_Exercise brief:_
Transcribe the lines from the start of the data below through the line with "met4 | 0.08000 | 0 | 0 | 0", word for word and nothing more.

[Collected data entries]

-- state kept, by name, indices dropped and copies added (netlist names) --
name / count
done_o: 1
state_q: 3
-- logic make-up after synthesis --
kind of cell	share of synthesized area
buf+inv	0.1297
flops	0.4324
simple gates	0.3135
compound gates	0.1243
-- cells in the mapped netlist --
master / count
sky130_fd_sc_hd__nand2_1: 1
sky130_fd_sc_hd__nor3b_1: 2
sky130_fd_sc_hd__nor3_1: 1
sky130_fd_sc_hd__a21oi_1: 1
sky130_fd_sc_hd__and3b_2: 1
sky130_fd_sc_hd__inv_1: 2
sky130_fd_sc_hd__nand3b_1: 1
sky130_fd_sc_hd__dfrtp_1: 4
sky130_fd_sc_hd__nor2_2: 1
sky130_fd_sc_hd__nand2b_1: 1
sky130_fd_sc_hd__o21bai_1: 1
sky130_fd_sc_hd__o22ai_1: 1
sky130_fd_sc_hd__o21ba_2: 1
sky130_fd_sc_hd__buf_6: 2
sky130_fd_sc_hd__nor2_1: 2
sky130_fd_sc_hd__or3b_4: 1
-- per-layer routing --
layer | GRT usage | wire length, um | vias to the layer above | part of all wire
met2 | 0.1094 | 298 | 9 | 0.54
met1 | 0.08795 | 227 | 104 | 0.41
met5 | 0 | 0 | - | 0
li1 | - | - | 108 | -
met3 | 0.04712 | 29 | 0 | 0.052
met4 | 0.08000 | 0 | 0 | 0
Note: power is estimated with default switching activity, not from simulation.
--- src/sv/sha256_message_hasher_top.sv ---
// ----------------------------------------------------------------------------
// sha256_message_hasher_top
// SHA-256 over a byte stream, digest as eight 32-bit beats.
// ----------------------------------------------------------------------------
// Usage:
//   Slave channel: one beat per item. tdata[7:0] is the message byte,
//   tuser marks it as present, tlast ends the message. A beat with tuser low
//   and tlast high closes a message without adding a byte.
//   Master channel: eight beats per message, tdata[31:0] digest word,
//   tdata[34:32] its index; tlast flags the final word.
// Flow: bytes are taken while the block buffer fills; the 64th byte of a
//   block starts the schedule read lead-in, then 64 rounds of the shared
//   round unit, then the fold into the hash words; no byte is taken meanwhile.
// Digest: padding writes one schedule word a cycle, then compresses one or
//   two blocks before the first digest beat is offered; the remaining seven
//   follow one a cycle when not stalled.
// Reset: aresetn low loads the initial hash values and clears counters.
//   The schedule RAM is not cleared: every entry is written before it is read.
// Stall: while m_tready is low, hold the current digest beat; no new slave
//   beat is taken until the eighth digest beat has gone.
// ----------------------------------------------------------------------------
module sha256_message_hasher_top (
    input  logic        aclk,
    input  logic        aresetn,
    input  logic        s_tvalid,
    output logic        s_tready,
    input  logic [7:0]  s_tdata,   // [7:0] data_byte
    input  logic        s_tuser,   // [0] byte_present
    input  logic        s_tlast,   // end_of_message
    output logic        m_tvalid,
    input  logic        m_tready,
    output logic [39:0] m_tdata,   // [31:0] digest_word, [34:32] word_index
    output logic        m_tlast    // last_word
);
    typedef logic [31:0] w_t;

    sha_pkg::state_t state_reg, state_next;

    w_t   hash_reg [8];
    w_t   var_reg  [8];
    logic [sha_pkg::CountW-1:0] count_reg;
    logic [5:0] fill_reg;        // byte position inside the block
    w_t   part_reg;              // word being assembled
    logic [6:0] round_reg;       // 0..1 lead-in reads, 2..65 rounds
    logic [3:0] pad_reg;         // pad word position
    logic       fin_reg;         // padding in progress for this message
    logic       tail_reg;        // message ended with the byte that filled a block
    logic       done_reg;        // block under compression carries the length
    logic       mark_reg;        // 0x80 marker word still to be written
    logic       len_ok_reg;      // length words go into the block being padded
    logic [3:0] pad_first_reg;   // word that carries the marker
    w_t         pad_first_word_reg;
    logic [2:0] emit_reg;

    // expansion taps kept in registers
    w_t   wold_reg;              // W[r-16], captured from RAM copy A
    w_t   wm1_reg;               // W[r-1]
    w_t   wm2_reg;               // W[r-2]

    // schedule interface
    sha_pkg::sched_req_t req;
    logic [3:0] rd_b;
    w_t wa, wb;

    sha_sched u_sched (
        .aclk(aclk), .req(req), .rd_b(rd_b), .wa(wa), .wb(wb));

    logic s_acc, m_acc;
    assign s_tready = (state_reg == sha_pkg::ST_IDLE);
    assign s_acc    = s_tvalid && s_tready;
    assign m_tvalid = (state_reg == sha_pkg::ST_EMIT);
    assign m_acc    = m_tvalid && m_tready;
    assign m_tdata  = {5'd0, emit_reg, hash_reg[emit_reg]};
    assign m_tlast  = (emit_reg == 3'd7);

    // byte insertion, big-endian within the word
    logic [1:0] bpos;
    w_t         word_ins;
    assign bpos = fill_reg[1:0];
    always_comb begin
        word_ins = part_reg;
        case (bpos)
            2'd0: word_ins = {s_tdata, 24'd0};
            2'd1: word_ins[23:16] = s_tdata;
            2'd2: word_ins[15:8]  = s_tdata;
            default: word_ins[7:0] = s_tdata;
        endcase
    end

    // end of message: block position after the optional byte, marker word
    logic [5:0] end_pos;
    w_t         mark_base;
    w_t         mark_word;
    always_comb begin
        end_pos   = s_tuser ? fill_reg + 6'd1 : fill_reg;
        mark_base = s_tuser ? word_ins : part_reg;
        case (end_pos[1:0])
            2'd0: mark_word = 32'h8000_0000;
            2'd1: mark_word = {mark_base[31:24], 24'h80_0000};
            2'd2: mark_word = {mark_base[31:16], 16'h8000};
            default: mark_word = {mark_base[31:8], 8'h80};
        endcase
    end

    // padding word for the current pad position
    logic [63:0] bits;
    w_t          pad_word;
    assign bits = {count_reg, 3'd0};
    always_comb begin
        pad_word = 32'd0;
        if (mark_reg && pad_reg == pad_first_reg)  pad_word = pad_first_word_reg;
        else if (len_ok_reg && pad_reg == 4'd14)   pad_word = bits[63:32];
        else if (len_ok_reg && pad_reg == 4'd15)   pad_word = bits[31:0];
    end

    // Round unit. Copy A is read two rounds ahead: its output in round r is
    // slot r+1, i.e. W[r-15], and last cycle's output held in wold_reg is
    // W[r-16]. Copy B returns W[r-7]; W[r-2] comes from the register chain.
    logic [5:0] r;
    assign r = 6'(round_reg - 7'd2);
    w_t wexp, wcur, ch, mj, t1, t2;
    assign wexp = wold_reg + sha_pkg::ssig0(wa) + wb + sha_pkg::ssig1(wm2_reg);
    assign wcur = (r < 6'd16) ? wold_reg : wexp;
    assign ch = (var_reg[4] & var_reg[5]) ^ (~var_reg[4] & var_reg[6]);
    assign mj = (var_reg[0] & var_reg[1]) ^ (var_reg[0] & var_reg[2]) ^
                (var_reg[1] & var_reg[2]);
    assign t1 = var_reg[7] + sha_pkg::bsig1(var_reg[4]) + ch + sha_pkg::RoundK[r] + wcur;
    assign t2 = sha_pkg::bsig0(var_reg[0]) + mj;

    // next state
    logic blk_full;
    assign blk_full = (fill_reg == 6'd63);

    always_comb begin
        state_next = state_reg;
        unique case (state_reg)
            sha_pkg::ST_IDLE: begin
                if (s_acc) begin
                    if (s_tuser && blk_full)  state_next = sha_pkg::ST_ROUND;
                    else if (s_tlast)         state_next = sha_pkg::ST_PAD;
                end
            end
            sha_pkg::ST_PAD: begin
                if (pad_reg == 4'd15) state_next = sha_pkg::ST_ROUND;
            end
            sha_pkg::ST_ROUND: begin
                if (round_reg == 7'd65) state_next = sha_pkg::ST_FOLD;
            end
            sha_pkg::ST_FOLD: begin
                if (done_reg)           state_next = sha_pkg::ST_EMIT;
                else if (fin_reg)       state_next = sha_pkg::ST_PAD;
                else                    state_next = sha_pkg::ST_IDLE;
            end
            sha_pkg::ST_EMIT: begin
                if (m_acc && emit_reg == 3'd7) state_next = sha_pkg::ST_IDLE;
            end
            default: state_next = sha_pkg::ST_IDLE;
        endcase
    end

    // schedule request; copy A's read address runs two rounds ahead of the round unit
    always_comb begin
        req.wr_en   = 1'b0;
        req.wr_addr = fill_reg[5:2];
        req.wr_data = word_ins;
        req.rd_addr = 4'(round_reg);
        rd_b        = 4'(round_reg + 7'd8);
        unique case (state_reg)
            sha_pkg::ST_IDLE: begin
                req.wr_en = s_acc && s_tuser;
            end
            sha_pkg::ST_PAD: begin
                req.wr_en   = 1'b1;
                req.wr_addr = pad_reg;
                req.wr_data = pad_word;
            end
            sha_pkg::ST_ROUND: begin
                req.wr_en   = (round_reg >= 7'd18);
                req.wr_addr = r[3:0];
                req.wr_data = wcur;
            end
            default: ;
        endcase
    end

    always_ff @(posedge aclk) begin
        if (!aresetn) begin
            state_reg <= sha_pkg::ST_IDLE;
            for (int i = 0; i < 8; i++) begin
                hash_reg[i] <= sha_pkg::init_hash(3'(i));
                var_reg[i]  <= '0;
            end
            count_reg <= '0;
            fill_reg  <= '0;
            part_reg  <= '0;
            round_reg <= '0;
            pad_reg   <= '0;
            fin_reg   <= 1'b0;
            tail_reg  <= 1'b0;
            done_reg  <= 1'b0;
            mark_reg  <= 1'b0;
            emit_reg  <= '0;
            len_ok_reg <= 1'b0;
            pad_first_reg <= '0;
            pad_first_word_reg <= '0;
            wold_reg  <= '0;
            wm1_reg   <= '0;
            wm2_reg   <= '0;
        end else begin
            state_reg <= state_next;
            unique case (state_reg)
                sha_pkg::ST_IDLE: begin
                    if (s_acc) begin
                        if (s_tuser) begin
                            part_reg <= word_ins;
                            fill_reg <= fill_reg + 6'd1;
                            if (count_reg != sha_pkg::CountMax)
                                count_reg <= count_reg + sha_pkg::CountOne;
                        end
                        if (s_tlast) begin
                            // set up the padding of the current block
                            fin_reg            <= 1'b1;
                            tail_reg           <= s_tuser && blk_full;
                            mark_reg           <= 1'b1;
                            pad_first_reg      <= end_pos[5:2];
                            pad_reg            <= end_pos[5:2];
                            pad_first_word_reg <= mark_word;
                            len_ok_reg         <= (end_pos < 6'd56);
                        end
                    end
                end
                sha_pkg::ST_PAD: begin
                    pad_reg <= pad_reg + 4'd1;
                    if (pad_reg == 4'd15) begin
                        round_reg <= '0;
                        done_reg  <= len_ok_reg;
                    end
                end
                sha_pkg::ST_ROUND: begin
                    wold_reg <= wa;
                    if (round_reg == 7'd1) begin
                        for (int i = 0; i < 8; i++) var_reg[i] <= hash_reg[i];
                    end else if (round_reg >= 7'd2) begin
                        var_reg[7] <= var_reg[6];
                        var_reg[6] <= var_reg[5];
                        var_reg[5] <= var_reg[4];
                        var_reg[4] <= var_reg[3] + t1;
                        var_reg[3] <= var_reg[2];
                        var_reg[2] <= var_reg[1];
                        var_reg[1] <= var_reg[0];
                        var_reg[0] <= t1 + t2;
                        wm1_reg    <= wcur;
                        wm2_reg    <= wm1_reg;
                    end
                    round_reg <= round_reg + 7'd1;
                end
                sha_pkg::ST_FOLD: begin
                    for (int i = 0; i < 8; i++) hash_reg[i] <= hash_reg[i] + var_reg[i];
                    round_reg <= '0;
                    if (done_reg) begin
                        emit_reg <= '0;
                    end else if (tail_reg) begin
                        // full block ended the message: marker block set up at the end beat
                        tail_reg <= 1'b0;
                    end else if (fin_reg) begin
                        // marker already placed: zeros then length
                        mark_reg   <= 1'b0;
                        pad_reg    <= 4'd0;
                        len_ok_reg <= 1'b1;
                    end
                end
                sha_pkg::ST_EMIT: begin
                    if (m_acc) begin
                        emit_reg <= emit_reg + 3'd1;
                        if (emit_reg == 3'd7) begin
                            for (int i = 0; i < 8; i++)
                                hash_reg[i] <= sha_pkg::init_hash(3'(i));
                            count_reg <= '0;
                            fill_reg  <= '0;
                            fin_reg   <= 1'b0;
                            done_reg  <= 1'b0;
                            mark_reg  <= 1'b0;
                        end
                    end
                end
                default: ;
            endcase
        end
    end

    // assertions
    a_no_in_busy: assert property (@(posedge aclk) disable iff (!aresetn)
        (state_reg != sha_pkg::ST_IDLE) |-> !s_tready)
        else $error("slave taken while busy");
    a_emit_hold: assert property (@(posedge aclk) disable iff (!aresetn)
        (m_tvalid && !m_tready) |=> (m_tvalid && $stable(emit_reg)))
        else $error("digest beat dropped under stall");
    a_round_bound: assert property (@(posedge aclk) disable iff (!aresetn)
        (state_reg == sha_pkg::ST_ROUND) |-> (round_reg <= 7'd65))
        else $error("round counter overran");
endmodule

_Solution to this task:_
-- state kept, by name, indices dropped and copies added (netlist names) --
name / count
done_o: 1
state_q: 3
-- logic make-up after synthesis --
kind of cell	share of synthesized area
buf+inv	0.1297
flops	0.4324
simple gates	0.3135
compound gates	0.1243
-- cells in the mapped netlist --
master / count
sky130_fd_sc_hd__nand2_1: 1
sky130_fd_sc_hd__nor3b_1: 2
sky130_fd_sc_hd__nor3_1: 1
sky130_fd_sc_hd__a21oi_1: 1
sky130_fd_sc_hd__and3b_2: 1
sky130_fd_sc_hd__inv_1: 2
sky130_fd_sc_hd__nand3b_1: 1
sky130_fd_sc_hd__dfrtp_1: 4
sky130_fd_sc_hd__nor2_2: 1
sky130_fd_sc_hd__nand2b_1: 1
sky130_fd_sc_hd__o21bai_1: 1
sky130_fd_sc_hd__o22ai_1: 1
sky130_fd_sc_hd__o21ba_2: 1
sky130_fd_sc_hd__buf_6: 2
sky130_fd_sc_hd__nor2_1: 2
sky130_fd_sc_hd__or3b_4: 1
-- per-layer routing --
layer | GRT usage | wire length, um | vias to the layer above | part of all wire
met2 | 0.1094 | 298 | 9 | 0.54
met1 | 0.08795 | 227 | 104 | 0.41
met5 | 0 | 0 | - | 0
li1 | - | - | 108 | -
met3 | 0.04712 | 29 | 0 | 0.052
met4 | 0.08000 | 0 | 0 | 0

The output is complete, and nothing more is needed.